Is 2012 shaping up as yet another year when liberal Democrats will teach their party “a lesson,” sit on their hands and help elect a Republican President?
These little lessons haven’t worked out too well for Democrats. It cost them a Supreme Court majority, a like-minded bureaucracy, control of the national dialogue and the shaping of key national political assumptions. Liberal Democrats bitterly complain about what GOPers are doing when they themselves often help gift Republicans power.
You need look no further to where the Democratic left’s trajectory has led than to its running away from the word “liberal” to the word “progressive.” Not even in the darkest days of Republican Barry Goldwater’s landslide 1964 defeat did you see conservatives flee “conservative.” Progressive is to liberal what “pre-owned cars” is to “used cars.”

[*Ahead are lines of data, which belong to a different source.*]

## config.mk

```make
export PLATFORM = sky130hd
export DESIGN_NAME = icmp_echo_reply_classifier
export DESIGN_NICKNAME = d
export VERILOG_FILES = /design/src/design/icmp_er_pkg.sv /design/src/design/icmp_er_capture.sv /design/src/design/icmp_er_judge.sv /design/src/design/icmp_echo_reply_classifier.sv
export SDC_FILE = /design/constraint.sdc
export NUM_CORES = 1
export LEC_CHECK = 0
export BUFFER_PORTS_ARGS = -buffer_cell sky130_fd_sc_hd__buf_4
export CAP_MARGIN = 40
export CORE_UTILIZATION = 61
export DETAILED_ROUTE_END_ITERATION = 16
export HOLD_SLACK_MARGIN = 0.03
export PLACE_DENSITY = 0.8
export SYNTH_ARGS = -nofsm -noshare
export SYNTH_HDL_FRONTEND = slang
export SYNTH_SLANG_ARGS = --single-unit
export TNS_END_PERCENT = 100
```

## constraint.sdc

```tcl
create_clock -name clk -period 4.8 [get_ports clk]
set_clock_uncertainty 0.2 [all_clocks]
set_input_delay 0.48 -clock clk [delete_from_list [all_inputs] [get_ports clk]]
set_output_delay 0.48 -clock clk [all_outputs]
set_load 0.01 [all_outputs]
```

## src/design/icmp_er_pkg.sv

```systemverilog
// Package for the ICMP echo-reply classifier.
// Holds the verdict codes, protocol constants and the packet summary type.
// No dependencies.
`timescale 1ns / 1ps
`default_nettype none

package icmp_er_pkg;

  localparam int unsigned CountW = 16;
  localparam int unsigned HdrW   = 6;
  localparam int unsigned VerdW  = 3;

  localparam logic [VerdW-1:0] VERDICT_ACCEPT    = 3'd0;
  localparam logic [VerdW-1:0] VERDICT_NOT_ICMP  = 3'd1;
  localparam logic [VerdW-1:0] VERDICT_TOO_SHORT = 3'd2;
  localparam logic [VerdW-1:0] VERDICT_NOT_REPLY = 3'd3;
  localparam logic [VerdW-1:0] VERDICT_WRONG_ID  = 3'd4;

  localparam logic [7:0]        PROTO_ICMP      = 8'd1;
  localparam logic [7:0]        TYPE_ECHO_REPLY = 8'd0;
  localparam logic [CountW-1:0] MIN_IP_LEN      = 16'd20;
  localparam logic [6:0]        MIN_ICMP_LEN    = 7'd8;
  localparam logic [CountW-1:0] PROTO_OFFSET    = 16'd9;
  localparam logic [6:0]        IDENT_HI_OFFSET = 7'd4;
  localparam logic [6:0]        IDENT_LO_OFFSET = 7'd5;
  localparam logic [CountW-1:0] COUNT_MAX       = 16'hFFFF;

  // Packet fields as they stand after the current byte has been taken in.
  typedef struct packed {
    logic [CountW-1:0] len;
    logic [HdrW-1:0]   header_bytes;
    logic [7:0]        protocol;
    logic [7:0]        message_type;
    logic [15:0]       echo_ident;
  } pkt_fields_t;

endpackage

`default_nettype wire

```

## src/design/icmp_er_capture.sv

```systemverilog
// Per-packet field capture for the ICMP echo-reply classifier.
// Counts bytes and picks out header length, protocol, type and identifier.
// Depends on icmp_er_pkg.
`timescale 1ns / 1ps
`default_nettype none

module icmp_er_capture (
  input  wire logic                   clk,
  input  wire logic                   rst_n,
  input  wire logic                   step,
  input  wire logic [7:0]             data_byte,
  input  wire logic                   last,
  output icmp_er_pkg::pkt_fields_t    fields
);

  logic [icmp_er_pkg::CountW-1:0] byte_count_r, byte_count_nxt;
  logic [icmp_er_pkg::HdrW-1:0]   header_bytes_r, header_bytes_nxt;
  logic [7:0]                     protocol_r, protocol_nxt;
  logic [7:0]                     message_type_r, message_type_nxt;
  logic [15:0]                    echo_ident_r, echo_ident_nxt;
  logic [6:0]                     hb_ext;

  always_comb begin
    header_bytes_nxt = header_bytes_r;
    if (byte_count_r == '0) begin
      header_bytes_nxt = {data_byte[3:0], 2'b00};
    end
    hb_ext = {1'b0, header_bytes_nxt};

    protocol_nxt     = protocol_r;
    message_type_nxt = message_type_r;
    echo_ident_nxt   = echo_ident_r;
    if (byte_count_r == icmp_er_pkg::PROTO_OFFSET) begin
      protocol_nxt = data_byte;
    end
    if (byte_count_r == {9'd0, hb_ext}) begin
      message_type_nxt = data_byte;
    end
    if (byte_count_r == {9'd0, hb_ext + icmp_er_pkg::IDENT_HI_OFFSET}) begin
      echo_ident_nxt[15:8] = data_byte;
    end
    if (byte_count_r == {9'd0, hb_ext + icmp_er_pkg::IDENT_LO_OFFSET}) begin
      echo_ident_nxt[7:0] = data_byte;
    end

    // The count saturates, so very long packets still read as long.
    byte_count_nxt = byte_count_r;
    if (byte_count_r != icmp_er_pkg::COUNT_MAX) begin
      byte_count_nxt = byte_count_r + 16'd1;
    end
  end

  assign fields.len          = byte_count_nxt;
  assign fields.header_bytes = header_bytes_nxt;
  assign fields.protocol     = protocol_nxt;
  assign fields.message_type = message_type_nxt;
  assign fields.echo_ident   = echo_ident_nxt;

  always_ff @(posedge clk) begin
    if (!rst_n) begin
      byte_count_r   <= '0;
      header_bytes_r <= '0;
      protocol_r     <= '0;
      message_type_r <= '0;
      echo_ident_r   <= '0;
    end else if (step) begin
      if (last) begin
        byte_count_r   <= '0;
        header_bytes_r <= '0;
        protocol_r     <= '0;
        message_type_r <= '0;
        echo_ident_r   <= '0;
      end else begin
        byte_count_r   <= byte_count_nxt;
        header_bytes_r <= header_bytes_nxt;
        protocol_r     <= protocol_nxt;
        message_type_r <= message_type_nxt;
        echo_ident_r   <= echo_ident_nxt;
      end
    end
  end

endmodule

`default_nettype wire

```

## src/design/icmp_er_judge.sv

```systemverilog
// Verdict logic for the ICMP echo-reply classifier.
// Applies the checks in priority order to the captured packet fields.
// Depends on icmp_er_pkg.
`timescale 1ns / 1ps
`default_nettype none

module icmp_er_judge (
  input  wire icmp_er_pkg::pkt_fields_t fields,
  input  wire logic [15:0]             expected_id,
  output logic [icmp_er_pkg::VerdW-1:0] verdict
);

  logic [6:0] icmp_min_len;

  assign icmp_min_len = {1'b0, fields.header_bytes} + icmp_er_pkg::MIN_ICMP_LEN;

  always_comb begin
    if (fields.len < icmp_er_pkg::MIN_IP_LEN) begin
      verdict = icmp_er_pkg::VERDICT_TOO_SHORT;
    end else if (fields.protocol != icmp_er_pkg::PROTO_ICMP) begin
      verdict = icmp_er_pkg::VERDICT_NOT_ICMP;
    end else if (fields.len < {9'd0, icmp_min_len}) begin
      verdict = icmp_er_pkg::VERDICT_TOO_SHORT;
    end else if (fields.message_type != icmp_er_pkg::TYPE_ECHO_REPLY) begin
      verdict = icmp_er_pkg::VERDICT_NOT_REPLY;
    end else if (fields.echo_ident != expected_id) begin
      verdict = icmp_er_pkg::VERDICT_WRONG_ID;
    end else begin
      verdict = icmp_er_pkg::VERDICT_ACCEPT;
    end
  end

endmodule

`default_nettype wire

```

## src/design/icmp_echo_reply_classifier.sv

```systemverilog
// ICMP echo-reply classifier, top level.
// Usage: an IPv4 packet enters one byte per transaction on the in_ channel
// (in_data_byte, with in_last on the final byte), starting at the first byte
// of the IP header. For every packet exactly one verdict transaction leaves on
// the out_ channel after the final byte; other bytes produce nothing.
// Verdicts: 0 accept, 1 not ICMP, 2 too short, 3 not echo reply, 4 wrong id.
// The identifier to accept is written through cfg_wr_en / cfg_wr_data, first
// wire byte in bits 15:8; write it only while no packet is in flight.
// Timing: a byte that is accepted is held in the input register; its verdict
// (if final) is then loaded into the output register and shows on out_valid /
// out_verdict from then on. Throughput is one byte per cycle while in_stall is
// low, set by the single input-register-to-output-register pass.
// Stalls: the output register holds its verdict while out_stall is high. A
// non-final byte never waits on the output, so in_stall only rises when a
// final byte sits in the input register and the output register is still
// full and stalled.
// Reset (rst_n low, synchronous) empties both registers, clears the packet
// state and sets the expected identifier to zero.
// Depends on icmp_er_pkg, icmp_er_capture and icmp_er_judge.
`timescale 1ns / 1ps
`default_nettype none

module icmp_echo_reply_classifier (
  input  wire logic                          clk,
  input  wire logic                          rst_n,
  input  wire logic                          in_valid,
  output logic                               in_stall,
  input  wire logic [7:0]                    in_data_byte,
  input  wire logic                          in_last,
  output logic                               out_valid,
  input  wire logic                          out_stall,
  output logic [icmp_er_pkg::VerdW-1:0]      out_verdict,
  input  wire logic                          cfg_wr_en,
  input  wire logic [15:0]                   cfg_wr_data
);

  // Configured identifier.
  logic [15:0] expected_id_r;

  // Input register stage.
  logic       s1_valid_r;
  logic [7:0] s1_byte_r;
  logic       s1_last_r;

  // Output register stage.
  logic                          out_valid_r;
  logic [icmp_er_pkg::VerdW-1:0] out_verdict_r;

  logic                          out_free;
  logic                          s1_adv;
  logic                          s1_step;
  logic                          in_take;
  icmp_er_pkg::pkt_fields_t      fields;
  logic [icmp_er_pkg::VerdW-1:0] verdict;

  // The output slot is free when empty or when its verdict leaves this cycle.
  assign out_free = !out_valid_r || !out_stall;
  // A byte in the input register moves on unless it is final and the output
  // slot is occupied.
  assign s1_adv   = !s1_last_r || out_free;
  assign s1_step  = s1_valid_r && s1_adv;
  assign in_stall = s1_valid_r && !s1_adv;
  assign in_take  = in_valid && !in_stall;

  assign out_valid   = out_valid_r;
  assign out_verdict = out_verdict_r;

  always_ff @(posedge clk) begin
    if (!rst_n) begin
      expected_id_r <= '0;
    end else if (cfg_wr_en) begin
      expected_id_r <= cfg_wr_data;
    end
  end

  always_ff @(posedge clk) begin
    if (!rst_n) begin
      s1_valid_r <= 1'b0;
    end else if (!in_stall) begin
      s1_valid_r <= in_valid;
    end
  end

  always_ff @(posedge clk) begin
    if (in_take) begin
      s1_byte_r <= in_data_byte;
      s1_last_r <= in_last;
    end
  end

  icmp_er_capture u_capture (
    .clk       (clk),
    .rst_n     (rst_n),
    .step      (s1_step),
    .data_byte (s1_byte_r),
    .last      (s1_last_r),
    .fields    (fields)
  );

  icmp_er_judge u_judge (
    .fields      (fields),
    .expected_id (expected_id_r),
    .verdict     (verdict)
  );

  always_ff @(posedge clk) begin
    if (!rst_n) begin
      out_valid_r <= 1'b0;
    end else if (out_free) begin
      out_valid_r <= s1_step && s1_last_r;
    end
  end

  always_ff @(posedge clk) begin
    if (out_free && s1_step && s1_last_r) begin
      out_verdict_r <= verdict;
    end
  end

  // A final byte that moves on always lands a verdict in the output register.
  a_final_gives_verdict: assert property (@(posedge clk) disable iff (!rst_n)
    s1_step && s1_last_r |=> out_valid_r)
    else $error("final byte passed without a verdict");

  // Input backpressure only comes from a blocked final byte.
  a_stall_cause: assert property (@(posedge clk) disable iff (!rst_n)
    in_stall |-> s1_valid_r && s1_last_r && out_valid_r && out_stall)
    else $error("input stalled without a blocked final byte");

  // Only defined verdict codes leave the block.
  a_verdict_range: assert property (@(posedge clk) disable iff (!rst_n)
    out_valid_r |-> out_verdict_r <= icmp_er_pkg::VERDICT_WRONG_ID)
    else $error("undefined verdict code");

  // A non-final byte never creates a new verdict.
  a_no_spurious: assert property (@(posedge clk) disable iff (!rst_n)
    !out_valid_r && !(s1_step && s1_last_r) |=> !out_valid_r)
    else $error("verdict without a final byte");

endmodule

`default_nettype wire
```

==> results of run 1 <==
[state kept, by name, summed over array words and instances (netlist names)]
register / cells
u_capture.header_bytes_r: 6
s1_byte_r: 8
u_capture.protocol_r: 8
s1_last_r: 1
out_valid: 1
expected_id_r: 16
s1_valid_r: 1
out_verdict: 3
u_capture.message_type_r: 8
u_capture.echo_ident_r: 16
u_capture.byte_count_r: 16
[power groups by stage]
stage	Combinational (W)	Sequential, W	Clock (W)
CTS	0.000170	0.000755	0.000544
global placement	0.000166	0.000771	0
global route	0.000186	0.000758	0.000572
floorplan	0.000126	0.000756	0
finish	0.000172	0.000756	0.000539
detailed placement	0.000170	0.000771	0
[kinds of logic after synthesis]
| family | count (synthesis) | share of synthesized area |
|---|---|---|
| flops | 84 | 0.361 |
| buf+inv | 61 | 0.0499 |
| simple gates | 213 | 0.242 |
| compound gates | 128 | 0.180 |
| xor+xnor | 45 | 0.0790 |
| fa+ha+maj | 13 | 0.0326 |
| mux | 26 | 0.0552 |
[per-layer routing]
metal  GRT usage  vias to the layer above  share of wire
li1            -                     2084              -
met1       0.445                     2048           0.46
met2       0.476                      183           0.45
met3      0.0558                       27          0.066
met4       0.120                        0          0.022
met5           0                        -              0
[final cells by class]
| class | count | area, um^2 |
|---|---|---|
| multi-input combinational | 425 | 2940 |
| clock inverter | 4 | 35.0 |
| inverter | 23 | 86.3 |
| tap | 102 | 128 |
| timing repair buffer | 45 | 338 |
| clock buffer | 12 | 178 |
| sequential | 84 | 1800 |
| fill | 619 | 2300 |
[final timing paths]
kind                               from                    endpoint  depth (start not counted)
max           u_capture.byte_count_r[0]              out_verdict[2]                         16
min                     in_data_byte[5]                s1_byte_r[5]                          1
max reg2reg   u_capture.byte_count_r[0]              out_verdict[2]                         16
min reg2reg  u_capture.echo_ident_r[11]  u_capture.echo_ident_r[11]                          2
[metrics by stage]
stage                     setup slack (ns)  std cells   util  area [um^2]  hold WS, ns
after floorplan                      0.355        570      -         4990        0.254
after global placement               0.479        679  0.678         5290        0.270
after detailed placement             0.288        679  0.678         5290        0.280
after CTS                            0.259        695  0.705         5500       0.0849
after global routing                0.0852        695  0.705         5500       0.0739
final                                0.331        695  0.705         5500       0.0930
[Yosys cell counts, drive strengths merged, types with 4 or more instances]
master,number,area share
dfxtp,72,0.29
nor2b,60,0.075
nand2,37,0.028
a22oi,34,0.051
clkbuf,31,0.023
xnor2,28,0.049
nor2,26,0.020
o21ai,25,0.025
inv,23,0.017
mux2i,23,0.046
a21oi,18,0.018
nand3,17,0.017
xor2,17,0.030
nor3,15,0.016
nor4,14,0.024
ha,13,0.033
edfxtp,12,0.072
a31oi,9,0.011
a21boi,8,0.012
and3,8,0.010
and2,7,0.0088
buf,7,0.0093
nand4,7,0.0088
a211oi,5,0.0085
o22ai,5,0.0063
nand2b,4,0.0050
nor4b,4,0.0070
or4,4,0.0068
==> flow_summary.json, run 1 <==
{
  "die_h_um": 92.4,
  "dr_total_vias": 4342,
  "wl_mm": 12.9,
  "gp_congestion": 0.930,
  "p_int_w": 0.00107,
  "max_slew.worst_pin.slew_ns": 0.872,
  "p_switching_w": 0.000400,
  "p_leak_nw": 2.07,
  "async_reset_ff_frac": 0,
  "critPathRequiredTime_ns": 4.71,
  "seqPwrFrac": 0.515,
  "clk_path_buf_depth": 2,
  "cp_num_buf_inv": 3,
  "synth_cell_type_count": 66,
  "pwr-share-clk": 0.368,
  "grt_max_degree": 73,
  "ant_nets": 0,
  "cts_setup_buffers": 0,
  "max_freq_ghz": 0.224,
  "final_nets": 631,
  "totalNegativeSetupSlack_ns": 0,
  "io_pins": 35,
  "cts-root-buf": "clkbuf_8",
  "grt-ovfl-total": 0,
  "track_usage": 0.315,
  "rsz0062_at_grt": "false",
  "cts_buffers": 9,
  "crit_family": "compound AO/OA/AOI/OAI gates",
  "hpwl_mm": 9.20,
  "start_kind": "flip-flop",
  "synthCells": 570,
  "syn_nets": 613,
  "power_w": 0.00147,
  "cp_max_fo": 9,
  "relSlewSlack": 0.418,
  "critPathMaxStageDelay_ns": 0.42,
  "ys_seq_elements": 84,
  "swShare": 0.273,
  "hp-class": "in -> reg",
  "combPwrFrac": 0.117,
  "clock_latency_ns": 0.36,
  "path_clk_slew_ns": 0.10,
  "min_period_over_period": 0.931,
  "r2r_slack_ns": 0.33,
  "drive_gt1_frac": 0.130,
  "grt_pass1_vias": 4068,
  "die_w_um": 92.4,
  "critPathArrivalTime_ns": 4.38,
  "post_cts_resized": 0,
  "max_cap_violations": 0,
  "io_buffers": 34,
  "synth_area_um2": 4990,
  "dr.pass1.iters": 5,
  "finalHoldViolCount": 0,
  "grt_pass1_wl_mm": 20.6,
  "antenna_found_initial": 0,
  "status": "finished clean",
  "synth_edf_count": 12,
  "ys_warn_count": 0,
  "p_per_area_nw_per_um2": 267,
  "htree_levels": 3,
  "hold_buffers": 0,
  "critPathKind": "reg -> reg",
  "start_util": 0.639,
  "final_cell_mix": "dfxtp_1, nor2b_1, buf_4",
  "drtIter0Drc": 362,
  "setup_violations": 0,
  "cp_slowest_cell": "nor4b_1",
  "crit_path_end_kind": "flip-flop",
  "drc": 0,
  "rows": 32,
  "yosysSeqAreaShare": 0.361,
  "drt-wirelength-per-cell_um": 18.6,
  "core_area_um2": 7810,
  "post-route-min-period_ns": 4.47,
  "cts_tree": "yes",
  "drv_slew": 0,
  "antennaDiodeCount": 0,
  "areaGrowthSynthToFinish_pct": 10.3,
  "cts_sinks": 84,
  "ir_drop_mv": 0.204,
  "ys.flop_type": "dfxtp_1",
  "path_cells": "inv_1 > ha_1 > nor4b_1 > nand4_1 > buf_4 > and2_1 > ha_1 > a21oi_1 > mux4_2 > nor3_1 > a311oi_1 > a211oi_2 > buf_4 > mux2i_1 > o22ai_1 > o41a_1",
  "dieArea_um2": 8540,
  "viasPerCell": 6.25,
  "postSynthAreaPerCell_um2": 8.75,
  "final_common_cell": "dfxtp_1"
}
(Power assumes the default switching activity.)
==> run 2, diff against run 1 <==
- CORE_MARGIN: not set -> 4
==> run 2 against run 1 <==
Cell count rose by 0.43%. Sequential cell count unchanged. Utilization increased by 0.10 points. Total power grew 0.30%. Count of clock-buffer cells in the layout stayed put. First-iteration DRC count is 8.3% lower. Maximum frequency grew 1.8%. Routed wire length down 1.1%. Cell area grew 0.66%. Setup slack better by 0.078 ns. Critical path depth did not move. Die area grew 13%. Highest routed layer unchanged.
==> flow_summary.json, run 2 (synthesis gave the netlist of run 1 again) <==
{
  "path_clk_slew_ns": 0.09,
  "holdWs_ns": 0.0926,
  "viasPerCell": 6.28,
  "drive_gt1_frac": 0.136,
  "cp_max_fo": 12,
  "clk_path_buf_depth": 2,
  "cts-root-buf": "clkbuf_8",
  "swShare": 0.274,
  "post-route-min-period_ns": 4.39,
  "grt_pass1_wl_mm": 21.0,
  "max_cap_violations": 0,
  "power_w": 0.00147,
  "relSlewSlack": 0.505,
  "areaGrowthSynthToFinish_pct": 11.1,
  "final_common_cell": "dfxtp_1",
  "max_freq_ghz": 0.228,
  "status": "finished clean",
  "critPathKind": "reg -> reg",
  "ir_drop_mv": 0.195,
  "totalNegativeSetupSlack_ns": 0,
  "crit_path_end_kind": "flip-flop",
  "critPathArrivalTime_ns": 4.31,
  "drv_slew": 0,
  "final_cells": 698,
  "final_nets": 634,
  "p_leak_nw": 2.09,
  "dr_total_vias": 4382,
  "setup_violations": 0,
  "antenna_found_initial": 0,
  "track_usage": 0.267,
  "ant_nets": 0,
  "dr.pass1.iters": 6,
  "grt_max_degree": 73,
  "seqPwrFrac": 0.513,
  "gp_congestion": 0.955,
  "drc": 0,
  "io_pins": 35,
  "grt-ovfl-total": 0,
  "start_kind": "flip-flop",
  "die_h_um": 98.4,
  "dpl-instance-area_um2": 5300,
  "finalHoldViolCount": 0,
  "max_slew.worst_pin.slew_ns": 0.741,
  "antennaDiodeCount": 0,
  "hpwl_mm": 9.17,
  "dpl.cell_count": 679,
  "cts_tree": "yes",
  "rows": 32,
  "htree_levels": 3,
  "final_cell_mix": "dfxtp_1, nor2b_1, buf_4",
  "drtIter0Drc": 332,
  "die_w_um": 98.4,
  "wl_mm": 12.8,
  "cts_sinks": 84,
  "clock_latency_ns": 0.36,
  "p_int_w": 0.00107,
  "pwr-share-clk": 0.368,
  "p_per_area_nw_per_um2": 266,
  "p_switching_w": 0.000403,
  "drt-wirelength-per-cell_um": 18.3,
  "combPwrFrac": 0.119,
  "dieArea_um2": 9690,
  "hold_buffers": 0,
  "min_period_over_period": 0.915,
  "grt_pass1_vias": 4146,
  "core_area_um2": 7850,
  "rsz0062_at_grt": "false",
  "critPathRequiredTime_ns": 4.72,
  "reg.largest.list": "expected_id_r (16), u_capture.byte_count_r (16), u_capture.echo_ident_r (16)",
  "stdcell_area_um2": 5540,
  "io_buffers": 34,
  "hp-class": "in -> reg",
  "start_util": 0.636,
  "cts_buffers": 9
}
==> run 2: cell types whose count changed in the layout (fill, tap and decap cells not counted), sizes merged <==
cell	previous run	this run
buf	45	48
==> run 2: area by class of cell <==
type	count	area, um^2
Sequential cell	84	1800
Multi-Input combinational cell	425	2940
Clock inverter	4	35.0
Clock buffer	12	178
Tap cell	102	128
Timing Repair Buffer	48	368
Inverter	23	86.3
Fill cell	634	2310
==> run 2: metrics by stage <==
stage / util / worst slack (ns)
after floorplan: - / 0.355
after detailed placement: 0.675 / 0.00405
final: 0.706 / 0.408
after CTS: 0.702 / 0.00483
after global routing: 0.706 / 0.142
after global placement: 0.673 / 0.376
==> run 2: power by group through the flow <==
stage | registers [W] | logic, W | clock network [W]
finish | 0.000754 | 0.000176 | 0.000541
global route | 0.000756 | 0.000192 | 0.000575
detailed placement | 0.000769 | 0.000171 | 0
global placement | 0.000771 | 0.000164 | 0
CTS | 0.000753 | 0.000172 | 0.000546
floorplan | 0.000756 | 0.000126 | 0
==> run 2: path summary, 6_finish.rpt <==
check / from / endpoint / slack [ns] / depth (start not counted)
setup / recovery: u_capture.byte_count_r[1] / out_verdict[2] / 0.41 / 16
hold / removal: in_data_byte[0] / s1_byte_r[0] / 0.09 / 1
setup reg to reg: u_capture.byte_count_r[1] / out_verdict[2] / 0.41 / 16
hold reg to reg: u_capture.echo_ident_r[15] / u_capture.echo_ident_r[15] / 0.29 / 2
==> run 2: critical path: stages, from the launching register on <==
cell	delay (ns)
dfxtp_1	0.53
inv_1	0.13
ha_1	0.22
nor4b_2	0.17
and4_4	0.27
nand2_1	0.10
nand2_1	0.17
ha_1	0.30
a21oi_1	0.29
mux4_2	0.35
nor3_1	0.15
a311oi_1	0.08
a211oi_2	0.25
buf_4	0.21
mux2i_1	0.21
o22ai_1	0.10
o41a_1	0.42
==> run 2: what timing repair did <==
action,4_1_cts,5_1_grt
buffers inserted,0,3
endpoints found under the setup margin,0,17
gates resized for setup,0,2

Democrats staying home or voting for third parties cost the party the presidency in 1968, 1980, 2000, 2004 and control of the House in 2010. Amid news reports about the closed-minded, ideological view of many on the Republican right it’s important to note that the Democratic left sometimes veers in the same politically punitive direction.
Two personal experiences with the Democratic left were most telling to this independent voter.
While attending Colgate University I supported the war in Vietnam (until Richard Nixon invaded Cambodia), criticized flag-burning and believed in showing the flag. I let my sentiments be known in a Political Science class and one day the professor said: “The Nazis – in all deference to Mr. Gandelman – liked to wave the flag.” Even students who didn’t agree with me were shocked and he later apologized. I was taken aback at being demonized by someone so intelligent.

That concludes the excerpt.